[[ RECORDS SHOWN, beginning ]]

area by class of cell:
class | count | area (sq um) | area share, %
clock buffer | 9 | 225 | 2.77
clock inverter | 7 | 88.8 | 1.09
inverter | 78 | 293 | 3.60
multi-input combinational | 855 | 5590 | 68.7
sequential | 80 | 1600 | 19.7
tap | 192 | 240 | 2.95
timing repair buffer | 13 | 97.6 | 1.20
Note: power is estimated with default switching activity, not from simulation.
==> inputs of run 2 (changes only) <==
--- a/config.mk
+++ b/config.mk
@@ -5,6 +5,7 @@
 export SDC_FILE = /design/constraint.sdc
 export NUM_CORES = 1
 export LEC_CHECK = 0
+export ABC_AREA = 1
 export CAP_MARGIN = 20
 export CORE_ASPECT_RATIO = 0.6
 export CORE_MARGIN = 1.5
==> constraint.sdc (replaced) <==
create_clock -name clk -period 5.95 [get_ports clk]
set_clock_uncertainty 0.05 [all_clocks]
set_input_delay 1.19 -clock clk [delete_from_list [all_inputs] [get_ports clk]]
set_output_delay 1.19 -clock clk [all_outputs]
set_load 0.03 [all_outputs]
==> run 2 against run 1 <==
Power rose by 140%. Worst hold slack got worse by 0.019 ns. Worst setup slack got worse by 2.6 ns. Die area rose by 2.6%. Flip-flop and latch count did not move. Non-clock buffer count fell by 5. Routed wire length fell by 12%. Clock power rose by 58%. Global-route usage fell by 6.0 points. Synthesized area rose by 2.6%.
==> config.mk <==
export PLATFORM = sky130hd
export DESIGN_NAME = decode_issue_stage
export DESIGN_NICKNAME = d
export VERILOG_FILES = /design/src/rtl/decode_issue_stage.sv
export SDC_FILE = /design/constraint.sdc
export NUM_CORES = 1
export LEC_CHECK = 0
export CORE_MARGIN = 2
export CORE_UTILIZATION = 45
export CTS_BUF_LIST = sky130_fd_sc_hd__clkbuf_4 sky130_fd_sc_hd__clkbuf_8
export CTS_CLUSTER_SIZE = 28
export DETAILED_ROUTE_END_ITERATION = 8
export PLACE_DENSITY = 0.7
export SETUP_SLACK_MARGIN = 0.15
export SLEW_MARGIN = 20
export SYNTH_ARGS = -nofsm -noshare
export SYNTH_HDL_FRONTEND = slang
export SYNTH_SLANG_ARGS = --single-unit
==> constraint.sdc <==
create_clock -name clock -period 9.6 [get_ports clock]
set_input_delay 1.92 -clock clock [delete_from_list [all_inputs] [get_ports clock]]
set_output_delay 1.92 -clock clock [all_outputs]
set_load 0.01 [all_outputs]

[[ RECORDS SHOWN, end ]]

Repeat verbatim the opening run of entries, ending with the line that contains "run 2 against".

area by class of cell:
class | count | area (sq um) | area share, %
clock buffer | 9 | 225 | 2.77
clock inverter | 7 | 88.8 | 1.09
inverter | 78 | 293 | 3.60
multi-input combinational | 855 | 5590 | 68.7
sequential | 80 | 1600 | 19.7
tap | 192 | 240 | 2.95
timing repair buffer | 13 | 97.6 | 1.20
Note: power is estimated with default switching activity, not from simulation.
==> inputs of run 2 (changes only) <==
--- a/config.mk
+++ b/config.mk
@@ -5,6 +5,7 @@
 export SDC_FILE = /design/constraint.sdc
 export NUM_CORES = 1
 export LEC_CHECK = 0
+export ABC_AREA = 1
 export CAP_MARGIN = 20
 export CORE_ASPECT_RATIO = 0.6
 export CORE_MARGIN = 1.5
==> constraint.sdc (replaced) <==
create_clock -name clk -period 5.95 [get_ports clk]
set_clock_uncertainty 0.05 [all_clocks]
set_input_delay 1.19 -clock clk [delete_from_list [all_inputs] [get_ports clk]]
set_output_delay 1.19 -clock clk [all_outputs]
set_load 0.03 [all_outputs]
==> run 2 against run 1 <==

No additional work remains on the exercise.